Ironically, Trump’s election offers a silver lining in this respect. His election marks a profound break with the institutional structure of the modern Republican Party—that is, the Republicans just became a party defined by enthusiasm for a single candidate rather than a clear range of interest groups. That candidate is also profoundly out of step with longstanding Republican commitments. Though a Republican cloth drapes all of American government, it almost surely veils a roiling battle for the heart of the party.
Furthermore, Trump succeeded because the party did a poor job of balancing the demands of its various groups. That some 17 candidates emerged to vie for the presidential nomination was a sign of the party’s vibrancy, on the one hand.
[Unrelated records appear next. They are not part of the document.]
<file path="src/rtl/nco_sweep_ctrl.sv">
// Frequency-word sweep sequencer for the NCO phase accumulator.
// Optional build macro: NCO_SWEEP_TRIANGLE_EN (continuous up/down triangle sweep).
module nco_sweep_ctrl #(
    parameter int ACCUM_WIDTH = 32,
    parameter int DWELL_WIDTH = 16,
    parameter int CNT_WIDTH   = 16
) (
    input  logic                   clk_i,
    input  logic                   rst_n_i,
    input  logic                   cfg_valid_i,
    output logic                   cfg_ready_o,
    input  logic [ACCUM_WIDTH-1:0] cfg_start_i,
    input  logic [ACCUM_WIDTH-1:0] cfg_stop_i,
    input  logic [ACCUM_WIDTH-1:0] cfg_step_i,
    input  logic [DWELL_WIDTH-1:0] cfg_dwell_i,
    input  logic                   abort_i,
    output logic [ACCUM_WIDTH-1:0] freq_word_o,
    output logic                   busy_o,
    output logic                   done_o,
    output logic [CNT_WIDTH-1:0]   sweep_count_o
);

    // state | meaning
    // IDLE  | waiting for a descriptor, cfg_ready high
    // DWELL | holding an intermediate word, stepping toward stop on expiry
    // FINAL | holding the stop word for one last dwell period
    localparam logic [1:0] S_IDLE  = 2'd0;
    localparam logic [1:0] S_DWELL = 2'd1;
    localparam logic [1:0] S_FINAL = 2'd2;

    localparam logic [DWELL_WIDTH-1:0] DWELL_ONE = {{(DWELL_WIDTH-1){1'b0}}, 1'b1};
    localparam logic [CNT_WIDTH-1:0]   COUNT_ONE = {{(CNT_WIDTH-1){1'b0}}, 1'b1};

    logic [1:0]             state_q, state_d;
    logic [ACCUM_WIDTH-1:0] stop_q, stop_d;
    logic [ACCUM_WIDTH-1:0] step_q, step_d;
    logic [DWELL_WIDTH-1:0] dwell_q, dwell_d;
    logic [DWELL_WIDTH-1:0] cnt_q, cnt_d;
    logic [ACCUM_WIDTH-1:0] freq_q, freq_d;
    logic [CNT_WIDTH-1:0]   count_q, count_d;
    logic                   dir_up_q, dir_up_d;
    logic                   done_q, done_d;
`ifdef NCO_SWEEP_TRIANGLE_EN
    logic [ACCUM_WIDTH-1:0] start_q, start_d;
`endif

    logic [ACCUM_WIDTH:0]   step_sum;
    logic [ACCUM_WIDTH:0]   step_dif;
    logic                   up_hit;
    logic                   dn_hit;
    logic                   clamp;

    // The extra MSB catches accumulator carry/borrow so a step never wraps past stop.
    assign step_sum = {1'b0, freq_q} + {1'b0, step_q};
    assign step_dif = {1'b0, freq_q} - {1'b0, step_q};
    assign up_hit   = step_sum[ACCUM_WIDTH] || (step_sum[ACCUM_WIDTH-1:0] >= stop_q);
    assign dn_hit   = step_dif[ACCUM_WIDTH] || (step_dif[ACCUM_WIDTH-1:0] <= stop_q);
    assign clamp    = (step_q == '0) || (dir_up_q ? up_hit : dn_hit);

    always_comb begin
        state_d  = state_q;
        stop_d   = stop_q;
        step_d   = step_q;
        dwell_d  = dwell_q;
        cnt_d    = cnt_q;
        freq_d   = freq_q;
        count_d  = count_q;
        dir_up_d = dir_up_q;
        done_d   = 1'b0;
`ifdef NCO_SWEEP_TRIANGLE_EN
        start_d  = start_q;
`endif
        if (abort_i) begin
            state_d = S_IDLE;
        end else begin
            case (state_q)
                S_IDLE: begin
                    if (cfg_valid_i) begin
                        stop_d   = cfg_stop_i;
                        step_d   = cfg_step_i;
                        dwell_d  = cfg_dwell_i;
                        dir_up_d = (cfg_stop_i >= cfg_start_i);
                        freq_d   = cfg_start_i;
                        cnt_d    = cfg_dwell_i;
`ifdef NCO_SWEEP_TRIANGLE_EN
                        start_d  = cfg_start_i;
`endif
                        state_d  = (cfg_start_i == cfg_stop_i) ? S_FINAL : S_DWELL;
                    end
                end
                S_DWELL: begin
                    if (cnt_q == '0) begin
                        cnt_d = dwell_q;
                        if (clamp) begin
                            freq_d  = stop_q;
                            state_d = S_FINAL;
                        end else begin
                            freq_d = dir_up_q ? step_sum[ACCUM_WIDTH-1:0]
                                              : step_dif[ACCUM_WIDTH-1:0];
                        end
                    end else begin
                        cnt_d = cnt_q - DWELL_ONE;
                    end
                end
                S_FINAL: begin
                    if (cnt_q == '0) begin
                        count_d = count_q + COUNT_ONE;
`ifdef NCO_SWEEP_TRIANGLE_EN
                        // Reverse the leg; freq stays at the old stop, which is the new start.
                        start_d  = stop_q;
                        stop_d   = start_q;
                        dir_up_d = ~dir_up_q;
                        cnt_d    = dwell_q;
                        state_d  = S_DWELL;
`else
                        done_d   = 1'b1;
                        state_d  = S_IDLE;
`endif
                    end else begin
                        cnt_d = cnt_q - DWELL_ONE;
                    end
                end
                default: state_d = S_IDLE;
            endcase
        end
    end

    always_ff @(posedge clk_i or negedge rst_n_i) begin
        if (!rst_n_i) begin
            state_q  <= S_IDLE;
            stop_q   <= '0;
            step_q   <= '0;
            dwell_q  <= '0;
            cnt_q    <= '0;
            freq_q   <= '0;
            count_q  <= '0;
            dir_up_q <= 1'b0;
            done_q   <= 1'b0;
`ifdef NCO_SWEEP_TRIANGLE_EN
            start_q  <= '0;
`endif
        end else begin
            state_q  <= state_d;
            stop_q   <= stop_d;
            step_q   <= step_d;
            dwell_q  <= dwell_d;
            cnt_q    <= cnt_d;
            freq_q   <= freq_d;
            count_q  <= count_d;
            dir_up_q <= dir_up_d;
            done_q   <= done_d;
`ifdef NCO_SWEEP_TRIANGLE_EN
            start_q  <= start_d;
`endif
        end
    end

    assign cfg_ready_o   = (state_q == S_IDLE);
    assign busy_o        = (state_q != S_IDLE);
    assign done_o        = done_q;
    assign freq_word_o   = freq_q;
    assign sweep_count_o = count_q;

endmodule

</file>
<file path="config.mk">
export PLATFORM = sky130hd
export DESIGN_NAME = nco_sweep_ctrl
export DESIGN_NICKNAME = d
export VERILOG_FILES = /design/src/rtl/nco_sweep_ctrl.sv
export SDC_FILE = /design/constraint.sdc
export NUM_CORES = 1
export LEC_CHECK = 0
export CAP_MARGIN = 20
export CORE_UTILIZATION = 30
export CTS_BUF_LIST = sky130_fd_sc_hd__clkbuf_16
export DETAILED_ROUTE_END_ITERATION = 16
export PLACE_DENSITY = 0.52
export SETUP_SLACK_MARGIN = 0.5
export SYNTH_ARGS = -nofsm -noshare
export SYNTH_HDL_FRONTEND = slang
export SYNTH_SLANG_ARGS = --single-unit
export TNS_END_PERCENT = 100
</file>
<file path="constraint.sdc">
create_clock -name clk_i -period 13.5 [get_ports clk_i]
set_clock_uncertainty 0.05 [all_clocks]
set_input_delay 4.05 -clock clk_i [delete_from_list [all_inputs] [get_ports clk_i]]
set_output_delay 4.05 -clock clk_i [all_outputs]
set_load 0.01 [all_outputs]
</file>
==> results.cfg, run 1 <==
[cts]
cts_buffer_depth = 2
cts_tree = yes
cts.clk_slew.worst_paths_ns = 0.07
cts_setup_buffers = 0
clock_sinks = 148
cts_resized = 0
clkLatencyLatePin_ns = 0.48
cts_max_level = 4
numCtsBuffers = 17
cts_root_buffer = clkbuf_16
cts-hold-fix-buffers = 0

[outcome]
status = finished, final reports clean

[sta]
fmax_mhz = 142
finalSetupViolCount = 0
hold_slack_ns = 0.431
finalHoldViolCount = 0
max_slew_margin_pct = 21.4
period_share_pct = 52.2
rsz0062_at_grt = false
final_max_slew_viol_count = 0
worst_pin_slew_ns = 1.18
tns_ns = 0
period_needed_ns = 7.05

[drt]
antenna_left = 0
via_count = 12648
drt-wirelength-per-cell_microns = 22.2
via_per_inst = 5.48
drtPass1Iterations = 5
drc_errors = 0
drt-total-wl_mm = 51.4
drt_iter0_drc = 1131

[finish]
area_growth_syn_to_layout_pct = 21.6
drive_gt1_share_pct = 9.90
fillers = 4561
final_area_sq_um = 16300
multi_input_area_sq_um = 8910
fin_nets = 1988
finalNonFillerCells = 2310
register_area_sq_um = 3700

[synth]
synth-seq-area-share_pct = 27.6
synth-xor-area-share_pct = 6.07
synth_edf_count = 0
synth_ff_type = dfrtp_1
synth_nets = 1857
synth_top_area_share_pct = 27.6
synthMuxAreaShare_pct = 7.87
synth-simple-area-share_pct = 15.9
synth_top_family_by_area = compound AO/OA/AOI/OAI gates
yosysUniqueCellTypes = 74
synth_seq_cells = 148
yosysWarnings = 0
synth_most_common_cell = ha_1
syn_avg_cell_area_sq_um = 8.53
synth_fa_ha_area_share_pct = 15.8
synth.area.top_cells = dfrtp_1, ha_1, mux2_2
synthCells = 1573
yosysTopAreaCell = dfrtp_1
syn_area_sq_um = 13400
synth_compound_area_share_pct = 20.7
async_flop_share_pct = 100
yosys-top-cells-count = ha_1, dfrtp_1, inv_1, a21oi_1, nand2_1

[grt]
antenna_found_initial = 7
grt_use_total_pct = 23.0
grt_pass1_vias = 12346
gr-total-overflow = 0
grt_max_degree = 78
grt_pass1_wl_mm = 77.8

[worst_setup_path]
rrSetupSlack_ns = 6.57
critPathLaunchType = input port
crit_path_max_fanout = 29
regToRegEndpoint = freq_word_o[29]
timing.rr.start = step_q[14]
crit_path_start = cfg_valid_i
critical_path_class = in -> reg
cp.required_ns = 13.82
endpoint = freq_word_o[29]
cp.arrival_ns = 7.37
reg2reg_depth = 19
end_kind = flop

[place]
place_area_sq_um = 15700
dpl.cell_count = 2275
hpwl_mm = 39.9
port_buffers = 166
gp_congestion = 0.978

[run]
cap_viol_max_count = 0

[die]
num_rows = 77
die_width_microns = 214
initial_utilization_pct = 30.4
ios = 167
core_sq_um = 44200
dieHeight_microns = 214
design.die.area_sq_um = 45600

[hold_path]
hold_path_class = reg -> reg
[cell usage in the layout, fill, tap and decap left out, drive strengths merged, types with 6 or more instances in the layout]
| cell | n |
|---|---|
| xor2 | 20 |
| mux2 | 84 |
| nand2b | 18 |
| buf | 21 |
| nor3 | 54 |
| o22ai | 7 |
| and4 | 6 |
| dfrtp | 148 |
| o21a | 14 |
| o41ai | 6 |
| ha | 166 |
| a211oi | 10 |
| inv | 140 |
| clkinv | 6 |
| xnor2 | 73 |
| a311o | 6 |
| nor2 | 93 |
| a21bo | 7 |
| o211ai | 26 |
| and3 | 6 |
| nor2b | 15 |
| a31oi | 15 |
| nand3b | 7 |
| or2 | 9 |
| nand4 | 30 |
| a21o | 21 |
| clkdlybuf4s50 | 165 |
| nand2 | 105 |
| a221oi | 13 |
| nor4 | 30 |
| o31ai | 8 |
| nand3 | 34 |
| mux2i | 11 |
| or3 | 6 |
| o21ai | 104 |
| a21oi | 129 |
| clkbuf | 17 |
| a211o | 6 |
| o21bai | 8 |
[logic make-up (layout without fill, tap and decap cells)]
group,after synthesis,in the layout
xor gates and xnor gates,93,93
AOI/OAI and AO/OA,432,432
buffers and inverters,211,355
other,0,1
DFF,148,148
adders and majority gates,168,168
and+or+nand+nor,426,426
muxes,95,95
[cell type report]
type | count | area share [%]
Antenna cell | 1 | 0.0153
Clock buffer | 17 | 2.61
Clock inverter | 15 | 1.10
Inverter | 137 | 3.15
Multi-Input combinational cell | 1214 | 54.6
Sequential cell | 148 | 22.7
Tap cell | 592 | 4.54
Timing Repair Buffer | 186 | 11.3
[through the flow]
stage                     util [%]  worst slack (ns)
after floorplan                  -              7.66
after global placement        35.4              5.98
after detailed placement      35.5              6.03
after CTS                     36.8              6.53
after global routing          36.9              6.17
final                         36.9              6.45
[sequential cells by signal, indices dropped and copies added (netlist names)]
register / cells
dir_up_q: 1
stop_q: 32
freq_word_o: 32
sweep_count_o: 16
cnt_q: 16
dwell_q: 16
done_o: 1
step_q: 32
state_q: 2
[routing by layer]
layer  routed length (microns)  track usage (%)  vias up
met1                     23400             31.2     6166
met5                        64                0        -
met4                      1500             8.77       10
li1                          -                -     5955
met3                      3730             5.48       83
met2                     22700             35.3      434
[critical path, cell delays in order]
cell and delay (ns):
clkdlybuf4s50_1 0.54, nand2b_1 0.13, nor2b_1 0.21, o21ai_2 0.36
a21o_1 0.28, buf_4 0.28, nor2_2 0.83, nand2_1 0.27
o41ai_1 0.42
[how the worst min path moves through the flow]
stage / slack, ns / end / depth (start not counted) / start
2_1_floorplan: 0.42 / cnt_q[5] / 2 / cnt_q[5]
3_5_place_dp: 0.42 / sweep_count_o[15] / 1 / sweep_count_o[15]
6_report: 0.43 / sweep_count_o[15] / 1 / sweep_count_o[15]
4_1_cts: 0.43 / sweep_count_o[15] / 1 / sweep_count_o[15]
5_1_grt: 0.46 / sweep_count_o[15] / 1 / sweep_count_o[15]
3_3_place_gp: 0.42 / sweep_count_o[15] / 1 / sweep_count_o[15]
Power of run 1 is not shown: default switching activity piles up to over one toggle a cycle in this logic, so the estimate is an artifact.
==> inputs of run 2 (changes only) <==
Settings changed: PLACE_DENSITY 0.52 to 0.54.
Clock period 13.5 ns to 5.8 ns, I/O delays scaled along.
==> results.cfg, run 2 (synthesis results as in run 1) <==
[outcome]
status = finished, final reports clean

[cts]
numCtsBuffers = 17
cts.clk_slew.worst_paths_ns = 0.07
cts_root_buffer = clkbuf_16
cts_max_level = 4
cts-hold-fix-buffers = 0
clkLatencyLatePin_ns = 0.49
cts_buffer_depth = 2
clock_sinks = 148
cts_tree = yes

[hold_path]
hold_path_class = reg -> reg

[drt]
drt-total-wl_mm = 52.6
drtPass1Iterations = 5
via_count = 13077
via_per_inst = 5.43
antenna_left = 0
drc_errors = 0
drt_iter0_drc = 977
drt-wirelength-per-cell_microns = 21.8

[finish]
fillers = 4460
drive_gt1_share_pct = 20.0
final_cell_mix = clkdlybuf4s50_1, ha_1, dfrtp_1, inv_1, a21oi_1
final_common_cell = clkdlybuf4s50_1
area_growth_syn_to_layout_pct = 32.5
fin_util_pct = 40.2
fin_nets = 2088

[place]
pre_cts_ws_ns = 0.0563
gp_congestion = 0.964
port_buffers = 166
hpwl_mm = 40.9

[grt]
gr-total-overflow = 0
grt_pass1_wl_mm = 79.0
grt_pass1_vias = 13060
grt_max_degree = 77
antenna_found_initial = 5
grt_use_total_pct = 23.4

[sta]
finalHoldViolCount = 0
max_slew_margin_pct = 27.8
setup_slack_ns = 0.495
fmax_mhz = 189
tns_ns = 0
final_max_slew_viol_count = 0
worst_pin_slew_ns = 1.08
period_share_pct = 91.5
hold_slack_ns = 0.434
finalSetupViolCount = 0
period_needed_ns = 5.30
rsz0062_at_grt = true

[worst_setup_path]
cp.required_ns = 6.16
critical_path_class = reg -> reg
critPathLaunchType = flop
crit_path_max_fanout = 5
end_kind = flop
cp.arrival_ns = 5.67
rrSetupSlack_ns = 0.50

[die]
num_rows = 77
design.die.area_sq_um = 45600
initial_utilization_pct = 30.4
die_width_microns = 214
core_sq_um = 44200
ios = 167
dieHeight_microns = 214

[run]
cap_viol_max_count = 0
## run 2: metrics by stage
stage          instance area [sq um]  instances
2_1_floorplan                  13400       1573
3_3_place_gp                   16200       2341
3_5_place_dp                   16200       2342
4_1_cts                        17200       2391
5_1_grt                        17800       2408
6_report                       17800       2410
## run 2: metal layers
metal  wire (microns)  track usage [%]  share of wire, %  vias up
li1                 -                -                 -     6170
met1            23800             31.4                45     6373
met2            23500             36.1                45      440
met3             3570             5.02               6.8       88
met4             1690             10.5               3.2        6
met5               45                0             0.086        -
## run 2: area by class of cell
class	count	area, sq um	area share (%)
diodes	2	5.00	0.0281
clock buffers	17	425	2.39
clock inverters	14	160	0.900
inverters	137	514	2.89
multi-input cells	1214	9570	53.8
flip-flops and latches	148	3710	20.9
well taps	592	741	4.16
repair buffers	286	2670	15.0
## run 2: worst paths after layout
check | from | end | cells after the start
worst max-delay path | freq_word_o[0] | freq_word_o[18] | 25
worst min-delay path | sweep_count_o[15] | sweep_count_o[15] | 1
worst max register to register | freq_word_o[0] | freq_word_o[18] | 25
worst min register to register | sweep_count_o[15] | sweep_count_o[15] | 1
max in group asynchronous | rst_n_i | step_q[1] | 2
min in group asynchronous | rst_n_i | sweep_count_o[7] | 1
## run 2: repair_timing
item	4_1_cts	5_1_grt
endpoints found under the hold margin	0	0
gates resized for setup	63	98
setup buffers	18	13
endpoints found under the setup margin	34	34
cloned	0	2
pin swaps	26	58
## run 2: worst max-delay path: stages (launching register included)
cell and delay [ns]:
dfrtp_2 0.44, inv_2 0.10, ha_4 0.15, inv_1 0.06, fa_2 0.42, a211oi_4 0.24, o211ai_1 0.23, a211oi_2 0.26
buf_4 0.16, a21o_1 0.18, a21o_1 0.28, buf_4 0.20, xnor2_1 0.18, ha_1 0.29, nand4_1 0.17, nor4_2 0.07
buf_4 0.14, o41a_1 0.14, o41ai_2 0.38, a21oi_2 0.12, or2_4 0.28, buf_6 0.13, buf_6 0.12, buf_4 0.13
a31o_4 0.21, o21ai_1 0.10
Power of run 2 is left out for the same reason.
But it was also a symptom of mounting unrest, revealing that each of the party’s interest groups sought a stronger hand to steer the coalition. With the help of Fox News and other conservative and alt-right outlets, Trumpism became a disease that infected the Republicans’ extra-party organizations, and Trump systematically coopted much of the party’s ecosystem. With Stephen Bannon assuming a senior White House advisory position, to think that Trump will suddenly begin to yield to the party elites’ preferences seems naïve.
All this represents an opportunity for Democrats. For progressives to put their faith in a white knight anti-Trump candidate in 2020 would suggest the party and its voters have failed to learn the lessons of the past four decades. Paradigm-shifting candidates like Obama are the exception not the rule. In the absence of such a candidate, technocratic party-building and algorithmic-targeting of voters actually reverse the polarity of democracy: Rather than citizens rallying together around issues and candidates, centralized parties attempt to mobilize individual voters. This year, such disaggregated virtual social networking proved to be profoundly out of touch. With today’s siloed media landscape relentlessly focused on Washington, genuine local social networking may be more important than ever.
Building on the momentum of Black Lives Matter, as well the Sanders campaign’s attention to affordable tuition, minimum wage increases, and single payer health care, progressives must build up a range of intermediating organizations that can remake the Democratic Party from top to bottom and between presidential elections. For the poor and marginalized, for immigrants and workers, for Muslims, for LGBT citizens, and for people of color, the stakes are too high for progressives to wait for another Obama.